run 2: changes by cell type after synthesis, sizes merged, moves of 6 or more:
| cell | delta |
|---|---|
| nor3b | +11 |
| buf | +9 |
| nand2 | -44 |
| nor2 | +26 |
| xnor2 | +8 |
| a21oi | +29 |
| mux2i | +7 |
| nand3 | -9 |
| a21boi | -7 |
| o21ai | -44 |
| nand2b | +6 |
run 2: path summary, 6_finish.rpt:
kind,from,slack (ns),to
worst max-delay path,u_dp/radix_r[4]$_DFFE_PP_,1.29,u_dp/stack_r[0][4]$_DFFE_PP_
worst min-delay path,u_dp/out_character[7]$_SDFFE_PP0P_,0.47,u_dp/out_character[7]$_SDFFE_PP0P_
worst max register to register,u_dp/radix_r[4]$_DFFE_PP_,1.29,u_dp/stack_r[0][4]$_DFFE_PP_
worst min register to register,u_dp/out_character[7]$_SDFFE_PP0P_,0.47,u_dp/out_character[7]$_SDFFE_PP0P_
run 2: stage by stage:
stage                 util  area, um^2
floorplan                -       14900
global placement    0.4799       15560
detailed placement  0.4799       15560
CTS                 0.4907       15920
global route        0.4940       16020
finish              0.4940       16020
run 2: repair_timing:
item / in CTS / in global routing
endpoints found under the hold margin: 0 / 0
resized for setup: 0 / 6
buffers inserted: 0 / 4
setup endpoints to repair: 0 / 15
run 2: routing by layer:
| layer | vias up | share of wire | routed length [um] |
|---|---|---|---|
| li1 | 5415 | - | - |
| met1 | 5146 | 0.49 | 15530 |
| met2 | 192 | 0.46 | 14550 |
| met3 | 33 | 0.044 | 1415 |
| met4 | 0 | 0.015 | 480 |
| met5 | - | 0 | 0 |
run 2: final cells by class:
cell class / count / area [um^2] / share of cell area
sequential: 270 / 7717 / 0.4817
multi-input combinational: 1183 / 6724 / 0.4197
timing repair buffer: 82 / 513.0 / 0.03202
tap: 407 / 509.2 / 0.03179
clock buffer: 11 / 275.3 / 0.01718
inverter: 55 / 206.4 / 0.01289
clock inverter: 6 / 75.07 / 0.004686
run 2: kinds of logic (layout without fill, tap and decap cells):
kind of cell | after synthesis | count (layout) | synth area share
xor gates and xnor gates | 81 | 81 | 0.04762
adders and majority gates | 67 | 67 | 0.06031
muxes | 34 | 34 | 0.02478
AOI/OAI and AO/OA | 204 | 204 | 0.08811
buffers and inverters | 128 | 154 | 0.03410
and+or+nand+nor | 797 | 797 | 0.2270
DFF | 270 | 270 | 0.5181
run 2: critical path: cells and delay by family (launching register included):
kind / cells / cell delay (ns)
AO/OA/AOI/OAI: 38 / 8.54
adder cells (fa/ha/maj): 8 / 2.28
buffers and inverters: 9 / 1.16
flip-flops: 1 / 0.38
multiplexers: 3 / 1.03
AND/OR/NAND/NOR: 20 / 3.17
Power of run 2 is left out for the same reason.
<file path="src/rtl/scbd_pkg.sv">
// scbd_pkg: shared types and constants of the string-control-byte record decoder
// used by scbd_ctrl, scbd_dp and scb_record_decoder; no dependencies

package scbd_pkg;

    // field widths
    localparam int BYTE_W  = 8;
    localparam int LEN_W   = 16;
    localparam int ACC_W   = 17;
    localparam int SEG_W   = 6;
    localparam int CNT_W   = 5;
    localparam int KIND_W  = 2;
    localparam int TDATA_W = BYTE_W + 2 * LEN_W;

    // register reset and fixed values
    localparam logic [LEN_W-1:0]  LIMIT_RESET = 16'd4096;
    localparam logic [LEN_W-1:0]  LEN_SAT     = 16'hFFFF;
    localparam logic [ACC_W-1:0]  ACC_MAX     = 17'h1FFFF;
    localparam logic [BYTE_W-1:0] BLANK_CHAR  = 8'h40;

    // control byte classes, by high nibble
    localparam logic [3:0] NIB_END       = 4'h0;
    localparam logic [3:0] NIB_ABORT     = 4'h4;
    localparam logic [3:0] NIB_BLANK_LO  = 4'h8;
    localparam logic [3:0] NIB_BLANK_HI  = 4'h9;
    localparam logic [3:0] NIB_REPEAT_LO = 4'hA;
    localparam logic [3:0] NIB_REPEAT_HI = 4'hB;
    localparam logic [3:0] NIB_COPY_LO   = 4'hC;
    localparam logic [3:0] NIB_COPY_HI   = 4'hF;

    // result kinds
    typedef enum logic [KIND_W-1:0] {
        KIND_DATA = 2'd0,
        KIND_DONE = 2'd1,
        KIND_FAIL = 2'd2
    } kind_t;

    // decoder phase within a record
    typedef enum logic [2:0] {
        PH_CTRL   = 3'b001,
        PH_REPEAT = 3'b010,
        PH_COPY   = 3'b100
    } phase_t;

    // controller to datapath
    typedef struct packed {
        logic accept;
        logic emit_data;
        logic emit_close;
    } cmd_t;

    // datapath to controller
    typedef struct packed {
        logic has_work;
        logic cnt_zero;
        logic cnt_one;
        logic close_pend;
        logic out_free;
    } sts_t;

endpackage

</file>
<file path="src/rtl/scb_record_decoder.sv">
// scb_record_decoder: top level of the string-control-byte record decoder
// instantiates scbd_ctrl and scbd_dp; depends on scbd_pkg
//
//  channel   dir  handshake          payload
//  s_        in   s_tvalid/s_tready  s_tdata = in_byte, s_tlast = in_last
//  m_        out  m_tvalid/m_tready  m_tdata = out_byte, rec_length, consumed;
//                                    m_tuser = kind, m_tlast = last
//  cfg_      in   cfg_we             cfg_wdata = out_limit
//
// a request is taken only while the sequencer is idle; a request that makes k results
// then sends them one by one through the single result register, and no other request
// is taken until its last result is sent; the last result of a request overlaps the next request
// reset (aresetn low, synchronous) clears record state and sets out_limit to 4096
// a stalled m_ side holds the result register and stops the sequencer

module scb_record_decoder
    import scbd_pkg::*;
(
    input  logic               aclk,
    input  logic               aresetn,
    input  logic               cfg_we,
    input  logic [LEN_W-1:0]   cfg_wdata,   // out_limit
    input  logic               s_tvalid,
    output logic               s_tready,
    input  logic [BYTE_W-1:0]  s_tdata,     // [7:0] in_byte
    input  logic               s_tlast,
    output logic               m_tvalid,
    input  logic               m_tready,
    output logic [TDATA_W-1:0] m_tdata,     // [7:0] out_byte, [23:8] rec_length,
                                            // [39:24] consumed
    output logic [KIND_W-1:0]  m_tuser,     // [1:0] kind
    output logic               m_tlast
);

    cmd_t cmd;
    sts_t sts;

    // sequencer
    scbd_ctrl u_ctrl (
        .aclk     (aclk),
        .aresetn  (aresetn),
        .s_tvalid (s_tvalid),
        .s_tready (s_tready),
        .sts      (sts),
        .cmd      (cmd)
    );

    // decode and result path
    scbd_dp u_dp (
        .aclk      (aclk),
        .aresetn   (aresetn),
        .cfg_we    (cfg_we),
        .cfg_wdata (cfg_wdata),
        .s_tdata   (s_tdata),
        .s_tlast   (s_tlast),
        .cmd       (cmd),
        .sts       (sts),
        .m_tvalid  (m_tvalid),
        .m_tready  (m_tready),
        .m_tdata   (m_tdata),
        .m_tuser   (m_tuser),
        .m_tlast   (m_tlast)
    );

endmodule

</file>
<file path="src/rtl/scbd_ctrl.sv">
// scbd_ctrl: sequencer of the record decoder; takes one request, then drives
// its results out one per cycle while the result register is free; depends on scbd_pkg

module scbd_ctrl
    import scbd_pkg::*;
(
    input  logic aclk,
    input  logic aresetn,
    input  logic s_tvalid,
    output logic s_tready,
    input  sts_t sts,
    output cmd_t cmd
);

    typedef enum logic [1:0] {
        S_IDLE = 2'b01,
        S_EMIT = 2'b10
    } state_t;

    state_t state_reg, state_next;

    // commands
    always_comb begin
        s_tready       = (state_reg == S_IDLE);
        cmd.accept     = s_tvalid && (state_reg == S_IDLE);
        cmd.emit_data  = (state_reg == S_EMIT) && sts.out_free && !sts.cnt_zero;
        cmd.emit_close = (state_reg == S_EMIT) && sts.out_free && sts.cnt_zero
                         && sts.close_pend;
    end

    // next state
    always_comb begin
        state_next = state_reg;
        case (state_reg)
            S_IDLE: begin
                if (cmd.accept && sts.has_work) begin
                    state_next = S_EMIT;
                end
            end
            S_EMIT: begin
                if (cmd.emit_data && sts.cnt_one && !sts.close_pend) begin
                    state_next = S_IDLE;
                end else if (cmd.emit_close) begin
                    state_next = S_IDLE;
                end else if (sts.cnt_zero && !sts.close_pend) begin
                    state_next = S_IDLE;
                end
            end
            default: state_next = S_IDLE;
        endcase
    end

    always_ff @(posedge aclk) begin
        if (!aresetn) begin
            state_reg <= S_IDLE;
        end else begin
            state_reg <= state_next;
        end
    end

    // emitting always has something left to send
    a_emit_has_work: assert property (@(posedge aclk) disable iff (!aresetn)
        state_reg == S_EMIT |-> (!sts.cnt_zero || sts.close_pend))
        else $error("emit state with no pending result");

    // the closing result is the final one of a request
    a_close_ends: assert property (@(posedge aclk) disable iff (!aresetn)
        cmd.emit_close |=> state_reg == S_IDLE)
        else $error("closing result did not end emission");

endmodule

</file>
<file path="src/rtl/scbd_dp.sv">
// scbd_dp: record state, control byte decode, length check and result register
// of the record decoder; depends on scbd_pkg

module scbd_dp
    import scbd_pkg::*;
(
    input  logic               aclk,
    input  logic               aresetn,
    input  logic               cfg_we,
    input  logic [LEN_W-1:0]   cfg_wdata,
    input  logic [BYTE_W-1:0]  s_tdata,
    input  logic               s_tlast,
    input  cmd_t               cmd,
    output sts_t               sts,
    output logic               m_tvalid,
    input  logic               m_tready,
    output logic [TDATA_W-1:0] m_tdata,
    output logic [KIND_W-1:0]  m_tuser,
    output logic               m_tlast
);

    // configuration and record state
    logic [LEN_W-1:0]  limit_reg;
    phase_t            phase_reg, phase_next;
    logic [SEG_W-1:0]  seg_reg, seg_next;
    logic              supp_reg, supp_next;
    logic              err_reg, err_next;
    logic [ACC_W-1:0]  len_reg, len_next;
    logic [LEN_W-1:0]  bcnt_reg, bcnt_inc;

    // pending job of the current request
    logic [CNT_W-1:0]  cnt_reg, job_cnt;
    logic [BYTE_W-1:0] dbyte_reg, job_byte;
    logic              cpend_reg, job_close;
    logic              cok_reg, job_ok;
    logic [LEN_W-1:0]  clen_reg, job_len;
    logic [LEN_W-1:0]  ccons_reg;

    // result register
    logic              ovalid_reg;
    kind_t             okind_reg;
    logic [BYTE_W-1:0] obyte_reg;
    logic [LEN_W-1:0]  olen_reg;
    logic [LEN_W-1:0]  ocons_reg;
    logic              olast_reg;

    // length accumulate
    logic [3:0]        nib;
    logic [SEG_W-1:0]  add_n;
    logic [ACC_W:0]    sum;
    logic [ACC_W-1:0]  len_sat;
    logic              supp_new;

    assign nib      = s_tdata[7:4];
    assign add_n    = nib[2] ? s_tdata[5:0] : {1'b0, s_tdata[4:0]};
    assign sum      = {1'b0, len_reg} + {{(ACC_W + 1 - SEG_W){1'b0}}, add_n};
    assign len_sat  = sum[ACC_W] ? ACC_MAX : sum[ACC_W-1:0];
    assign supp_new = len_sat > {1'b0, limit_reg};
    assign bcnt_inc = (bcnt_reg == LEN_SAT) ? bcnt_reg : bcnt_reg + 1'b1;

    // decode of one request
    always_comb begin
        phase_next = phase_reg;
        seg_next   = seg_reg;
        supp_next  = supp_reg;
        err_next   = err_reg;
        len_next   = len_reg;
        job_cnt    = '0;
        job_byte   = s_tdata;
        job_close  = 1'b0;
        job_ok     = 1'b0;
        case (phase_reg)
            PH_REPEAT: begin
                job_cnt    = supp_reg ? '0 : seg_reg[CNT_W-1:0];
                phase_next = PH_CTRL;
                seg_next   = '0;
            end
            PH_COPY: begin
                job_cnt  = supp_reg ? '0 : CNT_W'(1);
                seg_next = seg_reg - 1'b1;
                if (seg_next == '0) begin
                    phase_next = PH_CTRL;
                end
            end
            default: begin
                case (nib) inside
                    NIB_END: begin
                        job_close = 1'b1;
                        job_ok    = !err_reg;
                    end
                    NIB_ABORT: begin
                        job_close = 1'b1;
                    end
                    [NIB_BLANK_LO:NIB_BLANK_HI]: begin
                        len_next  = len_sat;
                        supp_next = supp_new;
                        err_next  = err_reg | supp_new;
                        job_cnt   = supp_new ? '0 : s_tdata[4:0];
                        job_byte  = BLANK_CHAR;
                    end
                    [NIB_REPEAT_LO:NIB_REPEAT_HI]: begin
                        len_next   = len_sat;
                        supp_next  = supp_new;
                        err_next   = err_reg | supp_new;
                        seg_next   = {1'b0, s_tdata[4:0]};
                        phase_next = PH_REPEAT;
                    end
                    [NIB_COPY_LO:NIB_COPY_HI]: begin
                        len_next   = len_sat;
                        supp_next  = supp_new;
                        err_next   = err_reg | supp_new;
                        seg_next   = s_tdata[5:0];
                        phase_next = (s_tdata[5:0] != '0) ? PH_COPY : PH_CTRL;
                    end
                    default: ;
                endcase
            end
        endcase
        // input ends before the record closed
        if (s_tlast && !job_close) begin
            job_close = 1'b1;
            job_ok    = 1'b0;
        end
        job_len = len_next[ACC_W-1] ? LEN_SAT : len_next[LEN_W-1:0];
    end

    // status
    always_comb begin
        sts.has_work   = (job_cnt != '0) || job_close;
        sts.cnt_zero   = (cnt_reg == '0);
        sts.cnt_one    = (cnt_reg == CNT_W'(1));
        sts.close_pend = cpend_reg;
        sts.out_free   = !ovalid_reg || m_tready;
    end

    // configuration register
    always_ff @(posedge aclk) begin
        if (!aresetn) begin
            limit_reg <= LIMIT_RESET;
        end else if (cfg_we) begin
            limit_reg <= cfg_wdata;
        end
    end

    // record state, cleared when a record closes
    always_ff @(posedge aclk) begin
        if (!aresetn) begin
            phase_reg <= PH_CTRL;
            seg_reg   <= '0;
            supp_reg  <= 1'b0;
            err_reg   <= 1'b0;
            len_reg   <= '0;
            bcnt_reg  <= '0;
        end else if (cmd.accept) begin
            if (job_close) begin
                phase_reg <= PH_CTRL;
                seg_reg   <= '0;
                supp_reg  <= 1'b0;
                err_reg   <= 1'b0;
                len_reg   <= '0;
                bcnt_reg  <= '0;
            end else begin
                phase_reg <= phase_next;
                seg_reg   <= seg_next;
                supp_reg  <= supp_next;
                err_reg   <= err_next;
                len_reg   <= len_next;
                bcnt_reg  <= bcnt_inc;
            end
        end
    end

    // pending job control
    always_ff @(posedge aclk) begin
        if (!aresetn) begin
            cnt_reg   <= '0;
            cpend_reg <= 1'b0;
        end else if (cmd.accept) begin
            cnt_reg   <= job_cnt;
            cpend_reg <= job_close;
        end else if (cmd.emit_data) begin
            cnt_reg <= cnt_reg - 1'b1;
        end else if (cmd.emit_close) begin
            cpend_reg <= 1'b0;
        end
    end

    // pending job payload
    always_ff @(posedge aclk) begin
        if (cmd.accept) begin
            dbyte_reg <= job_byte;
            cok_reg   <= job_ok;
            clen_reg  <= job_len;
            ccons_reg <= bcnt_inc;
        end
    end

    // result register valid
    always_ff @(posedge aclk) begin
        if (!aresetn) begin
            ovalid_reg <= 1'b0;
        end else if (cmd.emit_data || cmd.emit_close) begin
            ovalid_reg <= 1'b1;
        end else if (m_tready) begin
            ovalid_reg <= 1'b0;
        end
    end

    // result register payload
    always_ff @(posedge aclk) begin
        if (cmd.emit_data) begin
            okind_reg <= KIND_DATA;
            obyte_reg <= dbyte_reg;
            olen_reg  <= '0;
            ocons_reg <= '0;
            olast_reg <= (cnt_reg == CNT_W'(1)) && !cpend_reg;
        end else if (cmd.emit_close) begin
            okind_reg <= cok_reg ? KIND_DONE : KIND_FAIL;
            obyte_reg <= '0;
            olen_reg  <= clen_reg;
            ocons_reg <= ccons_reg;
            olast_reg <= 1'b1;
        end
    end

    assign m_tvalid = ovalid_reg;
    assign m_tdata  = {ocons_reg, olen_reg, obyte_reg};
    assign m_tuser  = okind_reg;
    assign m_tlast  = olast_reg;

    // a suppressed segment always marks the record failed
    a_supp_err: assert property (@(posedge aclk) disable iff (!aresetn)
        supp_reg |-> err_reg)
        else $error("suppress set without error flag");

    // a closing result is always the last of its request
    a_close_last: assert property (@(posedge aclk) disable iff (!aresetn)
        ovalid_reg && okind_reg != KIND_DATA |-> olast_reg)
        else $error("closing result without last");

    // closing a record restarts the consumed count
    a_close_clears: assert property (@(posedge aclk) disable iff (!aresetn)
        cmd.accept && job_close |=> bcnt_reg == '0 && phase_reg == PH_CTRL)
        else $error("record state not cleared on close");

endmodule

</file>
<file path="config.mk">
export PLATFORM = sky130hd
export DESIGN_NAME = scb_record_decoder
export DESIGN_NICKNAME = d
export VERILOG_FILES = /design/src/rtl/scbd_pkg.sv /design/src/rtl/scb_record_decoder.sv /design/src/rtl/scbd_ctrl.sv /design/src/rtl/scbd_dp.sv
export SDC_FILE = /design/constraint.sdc
export NUM_CORES = 1
export LEC_CHECK = 0
export BUFFER_PORTS_ARGS = -buffer_cell sky130_fd_sc_hd__buf_2
export CAP_MARGIN = 20
export CORE_ASPECT_RATIO = 1.2
export CORE_UTILIZATION = 35
export CTS_BUF_LIST = sky130_fd_sc_hd__clkbuf_4
export DETAILED_ROUTE_END_ITERATION = 8
export PLACE_DENSITY = 0.58
export SLEW_MARGIN = 20
export SYNTH_ARGS = -nofsm -noshare
export SYNTH_HDL_FRONTEND = slang
export SYNTH_SLANG_ARGS = --single-unit
</file>
<file path="constraint.sdc">
create_clock -name aclk -period 5.99 [get_ports aclk]
set_input_delay 1.198 -clock aclk [delete_from_list [all_inputs] [get_ports aclk]]
set_output_delay 1.198 -clock aclk [all_outputs]
set_load 0.01 [all_outputs]
</file>
* Yosys cells after proc, flatten, opt, wreduce, memory -nomap -nowiden *
Cells that the tools add are included.

cells by class
  magnitude comparators = 7
  muxes and demuxes = 73
  $add $sub $neg = 4
  bitwise operators = 2
  equality and inequality tests = 17
  reductions and logical operators = 40

operators with widths
  operator                                                   count
  two-way mux 17 bit                                         8
  two-way mux 8 bit                                          6
  two-way mux 6 bit                                          7
  two-way mux 5 bit                                          7
  two-way mux 16 bit                                         2
  two-way mux 1 bit                                          26
  two-way mux 3 bit                                          8
  adder 17 x 6 -> 18 bit                                     1
  > comparator 17 x 16 -> 1 bit                              1
  adder 16 x 1 -> 16 bit (second input constant)             1
  equality test 16 bit (second input constant)               1
  inequality test 4 x 3 -> 1 bit (second input constant)     4
  logical AND 1 bit                                          14
  greater-or-equal comparator 4 bit (second input constant)  3
  <= comparator 4 bit (second input constant)                3
  case mux 6 bit (2 select lines)                            1
  two-way mux 2 bit                                          5
  inequality test 2 x 1 -> 1 bit (second input constant)     5
  case mux 5 bit (2 select lines)                            1
  AND reduction 5 bit                                        2
  nonzero test 5 bit                                         2
  nonzero test 2 bit                                         4
  logical NOT 6 bit                                          1
  case mux 3 bit (2 select lines)                            1
  other kinds (22)                                           29

storage, ports and cells
  input port bits = 30
  output and inout port bits = 45
  register bits = 153

* Longest topological paths before layout *
Gate-level depths: netlist of run 1.

  depth in word-level cells = 14
  gate-level depth with buffers = 16
  gate-level depth less buffers = 15

* Cells and area by module *
From an unflattened synthesis of run 1, not the netlist that was laid out.

second synthesis, totals
  cell total of the unflattened synthesis = 839
  area, all modules = 7891.3 µm²

modules (own cells, without submodules)
  module     times used  area an instance (µm²)  cells each
  scbd_dp    1           7764.9                  826
  scbd_ctrl  1           126.4                   13

* Least setup slack after synthesis of run 1 *
Ideal clock, no wire load.

  path type = input to register
  start = in s_tdata[0]
  end = reg u_dp.cnt_reg[2]
  data arrival time = 4.736 ns
  required time = 5.895 ns
  buffers on the path = 0
  cell stages on the path = 14
  path slack = 1.159 ns
  cell sequence = ha_1 -> fa_1 -> a211oi_1 -> o21bai_1 -> a21oi_1 -> xor2_1 -> nand2_1 -> ha_1 -> a211oi_1 -> nor2_1 -> a2111o_1 -> a2111oi_4 -> o2111ai_1 -> a221oi_1

between the ends
  word-level cells in the longest chain between the ends = 10

RTL lines
  element                          line                      RTL
  start, declared                  scb_record_decoder.sv:25  input logic [BYTE_W-1:0] s_tdata,
  two-way mux 6 bit                scbd_dp.sv:55             assign add_n = nib[2] ? s_tdata[5:0] : {1'b0, s_tdata[4:0]};
  adder 17 x 6 -> 18 bit           scbd_dp.sv:56             assign sum = {1'b0, len_reg} + {{(ACC_W + 1 - SEG_W){1'b0}}, add_n};
  two-way mux 17 bit               scbd_dp.sv:57             assign len_sat = sum[ACC_W] ? ACC_MAX : sum[ACC_W-1:0];
  > comparator 17 x 16 -> 1 bit    scbd_dp.sv:58             assign supp_new = len_sat > {1'b0, limit_reg};
  two-way mux 5 bit                scbd_dp.sv:98             job_cnt = supp_new ? '0 : s_tdata[4:0];
  two-way mux 5 bit (3 in series)  scbd_dp.sv:86             case (nib) inside
  case mux 5 bit (2 select lines)  scbd_dp.sv:72             case (phase_reg)
  two-way mux 5 bit                scbd_dp.sv:178            end else if (cmd.accept) begin
  end signal, assigned             scbd_dp.sv:179            cnt_reg <= job_cnt;
  end signal, assigned             scbd_dp.sv:182            cnt_reg <= cnt_reg - 1'b1;
  end, declared                    scbd_dp.sv:32             logic [CNT_W-1:0] cnt_reg, job_cnt;

No other way between the ends.
A chain may end at the register's enable or synchronous reset.

* Worst setup path after layout of run 1 *
  start = in s_tdata[0]
  end = reg u_dp.cnt_reg[3]

The elaborated chain is that of the path after synthesis.

==> results of run 1 <==
==> cell type report <==
cell class,count,area [um^2]
inverters,36,135
repair buffers,83,438
clock buffers,17,128
flip-flops and latches,153,3560
fillers,2167,12600
diodes,1,2.50
multi-input cells,568,3680
clock inverters,15,163
well taps,270,338
==> layer usage <==
| layer | global-route usage [%] | part of all wire, % | up-vias |
|---|---|---|---|
| met5 | 0 | 0 | - |
| met4 | 5.76 | 1.8 | 0 |
| met3 | 3.39 | 4.3 | 31 |
| met2 | 28.7 | 48 | 160 |
| met1 | 22.4 | 46 | 2857 |
| li1 | - | - | 3063 |
==> cells by family (layout without fill, tap and decap cells) <==
| kind of cell | Yosys count | after routing | synth area share [%] |
|---|---|---|---|
| and+or+nand+nor | 262 | 262 | 17.1 |
| AOI/OAI and AO/OA | 227 | 227 | 20.4 |
| DFF | 153 | 153 | 47.2 |
| buffers and inverters | 77 | 151 | 4.18 |
| adders and majority gates | 29 | 29 | 4.91 |
| xor gates and xnor gates | 25 | 25 | 2.90 |
| muxes | 25 | 25 | 3.37 |
| other | 0 | 1 | 0 |
==> power groups by stage <==
stage / clock [W] / sequential, W / combinational (W)
2_1_floorplan: 0 / 0.00119 / 0.000176
4_1_cts: 0.000690 / 0.00117 / 0.000270
3_3_place_gp: 0 / 0.00119 / 0.000266
5_1_grt: 0.000722 / 0.00118 / 0.000299
6_report: 0.000663 / 0.00117 / 0.000269
3_5_place_dp: 0 / 0.00119 / 0.000269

#### INSTRUCTIONS TO FOLLOW
From the entries above, give again exactly the lines running from the line with "run 2: stage" to the line with "endpoints found under the hold margin: 0 / 0"; include both of those lines.

#### WRITTEN REPLY
run 2: stage by stage:
stage                 util  area, um^2
floorplan                -       14900
global placement    0.4799       15560
detailed placement  0.4799       15560
CTS                 0.4907       15920
global route        0.4940       16020
finish              0.4940       16020
run 2: repair_timing:
item / in CTS / in global routing
endpoints found under the hold margin: 0 / 0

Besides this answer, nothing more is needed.